--- DATA TO PROCESS ---

Source: an optimization exercise on an open RTL-to-GDS flow (aim: small area and a short achievable clock period). Production flows keep margins and buffers that such runs may drop.
The RTL was checked by simulation tests, not by an equivalence proof against the original design.
No activity file was given, so power comes from the tool's default toggle rates.

Design FlexiPacketEngine, start of the top module:
module FlexiPacketEngine(
input clk,
input resetn,
input validIn,
input [31:0] dataIn,
input lastIn,
output reg validOut,
output reg [31:0] dataOut,
output reg lastOut
);
localparam DEPTH = 99;                 
reg [32*DEPTH-1:0] line;               
reg [6:0]  cnt;                        
reg [6:0]  rem;                        
reg [15:0] seq;
reg        st_hdr, st_pay, st_rep1, st_rep2, st_ftr;
reg [31:0] part0, part1, part2;        
wire rx       = ~(st_hdr | st_pay | st_rep1 | st_rep2 | st_ftr);
always @(posedge clk)
	line <= {line[32*DEPTH-33:0], dataIn};
reg [99:1] sel;
integer j;
always @(*) begin
	for (j = 1; j <= 99; j = j + 1)
		sel[j] = (cnt == j);
end
wire [32*33-1:0] grp_n;                
genvar g, b;
generate
	for (g = 0; g < 33; g = g + 1) begin : grp
		for (b = 0; b < 32; b = b + 1) begin : bt
			FlexiPacketEngine_aoi222 u (
				.a1(sel[3*g+1]), .a2(line[32*(3*g)+b]),
				.b1(sel[3*g+2]), .b2(line[32*(3*g+1)+b]),
				.c1(sel[3*g+3]), .c2(line[32*(3*g+2)+b]),
				.y(grp_n[32*g+b]));
		end
	end
endgenerate
reg [31:0] or0, or1, or2;
integer k;
always @(*) begin
	or0 = 32'h0;
	or1 = 32'h0;
	or2 = 32'h0;
	for (k = 0; k < 11; k = k + 1) begin
		or0 = or0 | ~grp_n[32*k +: 32];
  ...
Size: ~5100 cells after synthesis, roughly 3300 flip-flops, roughly 70 I/O pins.
export LEC_CHECK = 0
export CAP_MARGIN = 20
export CORE_MARGIN = 2
export CORE_UTILIZATION = 55
export PLACE_DENSITY = 0.65
export SETUP_SLACK_MARGIN = 4.7
export SLEW_MARGIN = 20
export SYNTH_HIERARCHICAL = 1
export SYNTH_MINIMUM_KEEP_SIZE = 0
create_clock -name core_clock -period 7.0 [get_ports {clk}]
standard.sh (not shown) runs the stock make flow with config.mk's settings and CLKGATE_MAP_FILE= SYNTH_SCRIPT=/design/flow/synth_recipe.tcl, a recipe that flattens the netlist after the stock synthesis.
==> flow/flow/run.sh <==
#!/bin/bash
# Standard ORFS layout with three changes: ports buffered with buf_4 (not the
# delay buffer buffer_ports picks by default), timing repair free to change a
# cell's footprint, and clock tree synthesis without dummy loads.
set -euo pipefail
bash standard.sh \
  "BUFFER_PORTS_ARGS=-buffer_cell sky130_fd_sc_hd__buf_4" \
  "MATCH_CELL_FOOTPRINT=0" \
  "CTS_ARGS=-sink_clustering_enable -repair_clock_nets -dont_use_dummy_load -sink_clustering_size 24 -sink_clustering_max_diameter 50 -buf_list sky130_fd_sc_hd__clkbuf_16" \
  finish > standard_flow.log 2>&1
Edit:
--- a/flow/config.mk
+++ b/flow/config.mk
@@ -10,3 +10,3 @@
-export CORE_UTILIZATION = 55
-export PLACE_DENSITY = 0.65
-export SETUP_SLACK_MARGIN = 4.7
+export CORE_UTILIZATION = 65
+export PLACE_DENSITY = 0.75
+export SETUP_SLACK_MARGIN = 4.3
Effect:
- routed wire length decreases by about a fifth
- setup slack gets better by 0.0086 ns
- power decreases by a few percent
- die area decreases by about a fifth
- via count decreases by a few percent
Edit:
--- a/flow/flow/run.sh
+++ b/flow/flow/run.sh
@@ -9 +9 @@
-  "CTS_ARGS=-sink_clustering_enable -repair_clock_nets -dont_use_dummy_load -sink_clustering_size 24 -sink_clustering_max_diameter 50 -buf_list sky130_fd_sc_hd__clkbuf_16" \
+  "CTS_ARGS=-sink_clustering_enable -repair_clock_nets -dont_use_dummy_load -sink_clustering_size 32 -sink_clustering_max_diameter 60 -buf_list sky130_fd_sc_hd__clkbuf_16" \
--- a/flow/config.mk
+++ b/flow/config.mk
@@ -10,3 +10,3 @@
-export CORE_UTILIZATION = 65
-export PLACE_DENSITY = 0.75
-export SETUP_SLACK_MARGIN = 4.3
+export CORE_UTILIZATION = 55
+export PLACE_DENSITY = 0.65
+export SETUP_SLACK_MARGIN = 3.8
After rerunning: Clock power is lower by roughly a tenth; register-to-register slack gets worse by 0.31 ns; critical path depth is higher by 6; cell count climbs by a few percent; hold slack got worse by 0.023 ns.
Edit:
--- a/flow/flow/run.sh
+++ b/flow/flow/run.sh
@@ -4 +4,2 @@
-# cell's footprint, and clock tree synthesis without dummy loads.
+# cell's footprint, and clock tree synthesis without dummy loads, with clkbuf_8
+# sink buffers over small clusters.
@@ -9 +10 @@
-  "CTS_ARGS=-sink_clustering_enable -repair_clock_nets -dont_use_dummy_load -sink_clustering_size 32 -sink_clustering_max_diameter 60 -buf_list sky130_fd_sc_hd__clkbuf_16" \
+  "CTS_ARGS=-sink_clustering_enable -repair_clock_nets -dont_use_dummy_load -sink_clustering_size 20 -sink_clustering_max_diameter 45 -buf_list sky130_fd_sc_hd__clkbuf_16 -sink_clustering_buffer sky130_fd_sc_hd__clkbuf_8" \
--- a/flow/config.mk
+++ b/flow/config.mk
@@ -12 +12 @@
-export SETUP_SLACK_MARGIN = 3.8
+export SETUP_SLACK_MARGIN = 4.3
=>
- setup slack improves by 0.26 ns
- critical path depth fell by 6
- wire length hardly moves
- via count rose by 0.43%
- global-route usage rose by 0.11 points
- hold slack stays flat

--- WHAT YOU HAVE TO DO ---
Answer with an exact copy of the lines from the one containing "- critical path depth fell by 6" through the end of the entries above, leaving out everything before.

--- OUTPUT FOR THIS TASK ---
- critical path depth fell by 6
- wire length hardly moves
- via count rose by 0.43%
- global-route usage rose by 0.11 points
- hold slack stays flat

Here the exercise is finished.